Location Rebel – how did I do in August?

In July I registered for the Location Rebel course (read about my buying decision).

First, I should say that when you purchase the Location Rebel course, Sean Ogle advises that you allocate ten hours per week to spend on it. This is a feasible amount of time to fit in around full-time working and other unavoidable commitments, and allows you to see real results. I was aware when I bought the course in July that I don’t have ten hours per week to devote to it this year, as I have other priorities until Christmas. However, I thought it was worth buying while there was a sale and bonus offer, and I thought I could spend a lesser amount of time on it each week, which would allow me to be in good shape to start devoting more time in January 2017.

In August, I read through the initial Location Rebel course and completed all the question-answering activities. I also chose two blueprints which were of interest to me, and read through them in more detail. These were project management (which I do in my daily work) and technical writing (which seemed one of the less popular options, so I thought there might be more opportunity there). I also introduced myself in the forums and have expressed interest in an accountability group. Towards the end of August, I signed up for the CopyHour course which was included as one of my bonuses. I therefore plan to go back and read the copywriting blueprint, to see if that also seems to be of interest. If not, at least I’ll have learned more about how copywriting works and be in a position to apply it to my own website.

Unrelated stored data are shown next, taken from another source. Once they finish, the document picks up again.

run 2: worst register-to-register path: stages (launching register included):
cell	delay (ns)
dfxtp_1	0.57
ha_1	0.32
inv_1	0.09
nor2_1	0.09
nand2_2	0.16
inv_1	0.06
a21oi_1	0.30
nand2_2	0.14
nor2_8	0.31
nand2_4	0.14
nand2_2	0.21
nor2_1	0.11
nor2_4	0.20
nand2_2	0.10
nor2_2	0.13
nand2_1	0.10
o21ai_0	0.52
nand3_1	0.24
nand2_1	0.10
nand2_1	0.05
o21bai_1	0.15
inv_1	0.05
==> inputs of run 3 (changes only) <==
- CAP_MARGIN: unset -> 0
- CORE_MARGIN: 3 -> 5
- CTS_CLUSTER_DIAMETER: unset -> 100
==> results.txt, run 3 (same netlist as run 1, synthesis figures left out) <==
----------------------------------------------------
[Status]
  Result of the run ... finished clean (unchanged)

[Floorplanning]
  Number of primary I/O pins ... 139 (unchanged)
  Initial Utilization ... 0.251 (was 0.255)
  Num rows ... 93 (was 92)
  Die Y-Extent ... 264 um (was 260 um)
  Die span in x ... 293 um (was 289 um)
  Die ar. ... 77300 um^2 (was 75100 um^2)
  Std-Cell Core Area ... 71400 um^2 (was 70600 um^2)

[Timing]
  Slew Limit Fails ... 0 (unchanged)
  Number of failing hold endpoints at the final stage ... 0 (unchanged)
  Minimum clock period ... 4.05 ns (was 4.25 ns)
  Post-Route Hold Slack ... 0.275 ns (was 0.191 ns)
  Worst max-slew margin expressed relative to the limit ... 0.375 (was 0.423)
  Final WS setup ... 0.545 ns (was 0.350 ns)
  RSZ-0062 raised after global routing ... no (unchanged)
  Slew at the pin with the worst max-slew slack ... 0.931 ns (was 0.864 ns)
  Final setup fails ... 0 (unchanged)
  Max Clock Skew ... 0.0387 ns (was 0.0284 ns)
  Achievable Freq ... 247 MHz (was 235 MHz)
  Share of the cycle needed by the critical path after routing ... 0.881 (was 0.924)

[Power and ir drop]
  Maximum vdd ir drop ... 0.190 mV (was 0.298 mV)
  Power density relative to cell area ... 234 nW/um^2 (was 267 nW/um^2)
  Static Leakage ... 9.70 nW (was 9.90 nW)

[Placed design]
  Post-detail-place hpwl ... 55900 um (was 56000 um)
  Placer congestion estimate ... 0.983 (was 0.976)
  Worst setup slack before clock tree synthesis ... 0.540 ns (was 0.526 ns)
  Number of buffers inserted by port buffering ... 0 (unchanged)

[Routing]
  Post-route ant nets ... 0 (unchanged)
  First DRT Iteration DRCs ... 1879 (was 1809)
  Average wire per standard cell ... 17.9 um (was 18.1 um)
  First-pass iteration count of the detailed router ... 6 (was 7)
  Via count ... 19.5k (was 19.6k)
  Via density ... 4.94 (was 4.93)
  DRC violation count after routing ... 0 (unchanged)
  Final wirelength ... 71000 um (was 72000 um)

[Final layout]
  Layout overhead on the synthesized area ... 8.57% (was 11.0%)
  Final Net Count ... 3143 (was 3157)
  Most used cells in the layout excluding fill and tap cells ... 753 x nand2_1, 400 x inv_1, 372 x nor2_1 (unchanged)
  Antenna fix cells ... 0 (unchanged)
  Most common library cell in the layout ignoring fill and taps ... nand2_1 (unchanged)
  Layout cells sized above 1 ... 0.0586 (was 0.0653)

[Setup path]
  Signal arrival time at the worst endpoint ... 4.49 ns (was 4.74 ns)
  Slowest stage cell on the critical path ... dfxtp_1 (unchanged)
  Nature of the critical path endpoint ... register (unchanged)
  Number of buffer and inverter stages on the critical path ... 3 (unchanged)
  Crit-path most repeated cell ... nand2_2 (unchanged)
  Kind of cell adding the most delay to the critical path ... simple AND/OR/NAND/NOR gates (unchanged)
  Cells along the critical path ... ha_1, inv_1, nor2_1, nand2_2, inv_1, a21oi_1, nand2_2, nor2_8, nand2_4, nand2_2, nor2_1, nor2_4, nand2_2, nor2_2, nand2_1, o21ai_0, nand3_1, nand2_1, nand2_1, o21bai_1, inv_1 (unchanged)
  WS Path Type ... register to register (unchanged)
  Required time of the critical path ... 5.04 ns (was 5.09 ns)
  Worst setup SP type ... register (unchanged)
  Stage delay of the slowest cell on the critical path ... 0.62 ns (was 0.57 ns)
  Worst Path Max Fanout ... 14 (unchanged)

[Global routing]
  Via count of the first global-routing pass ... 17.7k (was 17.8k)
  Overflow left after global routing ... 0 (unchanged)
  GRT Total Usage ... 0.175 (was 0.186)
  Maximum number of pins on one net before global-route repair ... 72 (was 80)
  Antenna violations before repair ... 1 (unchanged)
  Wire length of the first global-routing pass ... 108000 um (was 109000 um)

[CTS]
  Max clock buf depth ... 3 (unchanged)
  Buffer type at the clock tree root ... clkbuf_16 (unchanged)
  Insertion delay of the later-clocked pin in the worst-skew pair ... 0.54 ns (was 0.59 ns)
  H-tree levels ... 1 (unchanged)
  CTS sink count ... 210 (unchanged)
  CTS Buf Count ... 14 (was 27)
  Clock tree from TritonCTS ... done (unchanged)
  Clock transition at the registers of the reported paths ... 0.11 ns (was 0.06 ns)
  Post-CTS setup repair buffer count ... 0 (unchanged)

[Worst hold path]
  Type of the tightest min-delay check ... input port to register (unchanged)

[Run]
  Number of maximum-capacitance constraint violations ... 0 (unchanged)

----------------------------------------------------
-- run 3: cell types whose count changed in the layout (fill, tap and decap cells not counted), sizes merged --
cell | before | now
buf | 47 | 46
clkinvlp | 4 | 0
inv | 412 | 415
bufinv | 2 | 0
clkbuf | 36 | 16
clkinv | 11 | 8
==> src/rtl/segment_display_arbiter.sv <==
`default_nettype none
// ============================================================================
//  Module   : segment_display_arbiter
//  Purpose  : Round-robin sharing of the 8-digit seven-segment display
//             between NUM_REQ requesters, with a minimum hold per grant.
//             Drives number/switch of segment_switch.
//  Options  : SEG_ARB_PRIORITY_EN - requester 0 becomes preemptive.
//  Revision : 1.0 - initial release
// ============================================================================
module segment_display_arbiter #(
    parameter int NUM_REQ     = 4,
    parameter int HOLD_CYCLES = 50_000_000
) (
    input  logic                    clk,
    input  logic                    resetn,
    input  logic [NUM_REQ-1:0]      req,
    input  logic [32*NUM_REQ-1:0]   req_number,
    input  logic [NUM_REQ-1:0]      req_mode,
    output logic [NUM_REQ-1:0]      grant,
    output logic [31:0]             disp_number,
    output logic                    disp_switch,
    output logic                    disp_valid
);

    localparam int PTR_W = (NUM_REQ > 1) ? $clog2(NUM_REQ) : 1;
    localparam int CNT_W = (HOLD_CYCLES > 1) ? $clog2(HOLD_CYCLES) : 1;
    localparam logic [CNT_W-1:0] CNT_MAX = CNT_W'(HOLD_CYCLES - 1);

    localparam logic [0:0] ST_IDLE = 1'b0;
    localparam logic [0:0] ST_HOLD = 1'b1;

    logic [0:0]         state, state_next;
    logic [PTR_W-1:0]   owner, owner_d;
    logic [PTR_W-1:0]   rr_ptr, rr_d;
    logic [CNT_W-1:0]   cnt, cnt_d;
    logic [NUM_REQ-1:0] grant_d;
    logic [31:0]        number_d;
    logic               switch_d;
    logic               valid_d;

    logic [NUM_REQ-1:0] arb_req;
    logic [PTR_W-1:0]   arb_idx;
    logic               prio_pick;
    logic               do_grant;
    logic               do_clear;

    // Owner still asking, and whether anybody else is waiting
    logic               owner_req;
    logic [NUM_REQ-1:0] others;
    assign owner_req = |(req & grant);
    assign others    = req & ~grant;

    // Round-robin scan of arb_req starting at rr_ptr; requester 0 overrides when preemptive
    always_comb begin
        logic [PTR_W:0] pos;
        logic           found;
        found     = 1'b0;
        arb_idx   = '0;
        prio_pick = 1'b0;
        pos       = '0;
        for (int k = 0; k < NUM_REQ; k++) begin
            pos = {1'b0, rr_ptr} + (PTR_W+1)'(k);
            if (pos >= (PTR_W+1)'(NUM_REQ)) begin
                pos = pos - (PTR_W+1)'(NUM_REQ);
            end
            if (!found && arb_req[pos[PTR_W-1:0]]) begin
                found   = 1'b1;
                arb_idx = pos[PTR_W-1:0];
            end
        end
`ifdef SEG_ARB_PRIORITY_EN
        if (req[0]) begin
            arb_idx   = '0;
            prio_pick = 1'b1;
        end
`endif
    end

    // State and all registered outputs
    always_ff @(posedge clk) begin
        if (!resetn) begin
            state       <= ST_IDLE;
            owner       <= '0;
            rr_ptr      <= '0;
            cnt         <= '0;
            grant       <= '0;
            disp_number <= '0;
            disp_switch <= 1'b0;
            disp_valid  <= 1'b0;
        end else begin
            state       <= state_next;
            owner       <= owner_d;
            rr_ptr      <= rr_d;
            cnt         <= cnt_d;
            grant       <= grant_d;
            disp_number <= number_d;
            disp_switch <= switch_d;
            disp_valid  <= valid_d;
        end
    end

    // Next-state: decide between hold, release, rotation and preemption
    always_comb begin
        logic preempt;
        logic keep_prio;
        state_next = state;
        do_grant   = 1'b0;
        do_clear   = 1'b0;
        arb_req    = req;
        preempt    = 1'b0;
        keep_prio  = 1'b0;
`ifdef SEG_ARB_PRIORITY_EN
        preempt    = req[0] && (owner != '0);
        keep_prio  = req[0] && (owner == '0);
`endif
        case (state)
            ST_IDLE: begin
                if (|req) begin
                    do_grant   = 1'b1;
                    state_next = ST_HOLD;
                end
            end
            ST_HOLD: begin
                if (!owner_req) begin
                    if (|req) begin
                        do_grant = 1'b1;
                    end else begin
                        do_clear   = 1'b1;
                        state_next = ST_IDLE;
                    end
                end else if (preempt) begin
                    do_grant = 1'b1;
                end else if ((cnt == CNT_MAX) && (|others) && !keep_prio) begin
                    // Owner sits out this round; the pointer is already past it
                    arb_req  = others;
                    do_grant = 1'b1;
                end
            end
            default: begin
                do_clear   = 1'b1;
                state_next = ST_IDLE;
            end
        endcase
    end

    // Output/datapath next values
    always_comb begin
        logic [PTR_W:0] inc;
        grant_d  = grant;
        owner_d  = owner;
        rr_d     = rr_ptr;
        cnt_d    = cnt;
        number_d = disp_number;
        switch_d = disp_switch;
        valid_d  = disp_valid;
        inc      = {1'b0, arb_idx} + (PTR_W+1)'(1);
        if (inc == (PTR_W+1)'(NUM_REQ)) begin
            inc = '0;
        end
        if (do_grant) begin
            grant_d          = '0;
            grant_d[arb_idx] = 1'b1;
            owner_d          = arb_idx;
            if (!prio_pick) begin
                rr_d = inc[PTR_W-1:0];
            end
            cnt_d    = '0;
            number_d = req_number[{arb_idx, 5'd0} +: 32];
            switch_d = req_mode[arb_idx];
            valid_d  = 1'b1;
        end else if (do_clear) begin
            grant_d  = '0;
            owner_d  = '0;
            cnt_d    = '0;
            number_d = '0;
            switch_d = 1'b0;
            valid_d  = 1'b0;
        end else if (state == ST_HOLD) begin
            number_d = req_number[{owner, 5'd0} +: 32];
            switch_d = req_mode[owner];
            if (cnt != CNT_MAX) begin
                cnt_d = cnt + CNT_W'(1);
            end
        end
    end

endmodule
`default_nettype wire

One of the key concepts introduced in Location Rebel is Relative Expertise. In many areas of your life, although you may not know enough to consider yourself an expert, you may know enough more than other people to consider yourself a relative expert. For example, at my work, my colleagues don’t know much about social media and WordPress. When we have a new project, I set up a WordPress site for it, along with Facebook and Twitter accounts. Although this is pretty basic stuff which only took me a few hours to pick up, and although there is still a HUGE amount I don’t know about these topics, within my team I’m the expert. Location Rebel suggests that you identify this kind of area in your own life, and work to establish yourself more efficiently as a relative expert, so that you can leverage this expertise when looking for location-independent work. For example, if you want to get into SEO or copywriting, and you’ve established yourself as a relative expert in cookery, then you have a good reason to approach companies working around cookery and offer them your services, since you’re providing what they require, and have a background that means you’re likely to be better at it than someone who doesn’t know anything about the field.

I speak a number of languages, so am now thinking of establishing myself as a relative expert in the language field. To this end, I’ve set up a new WordPress blog.

Aims for September

  • Work through CopyHour assignments as received.
  • Update the pictures and contact information on my language blog.
  • Read through the Location Rebel copywriting blueprint.
  • Write one post per week on my language blog.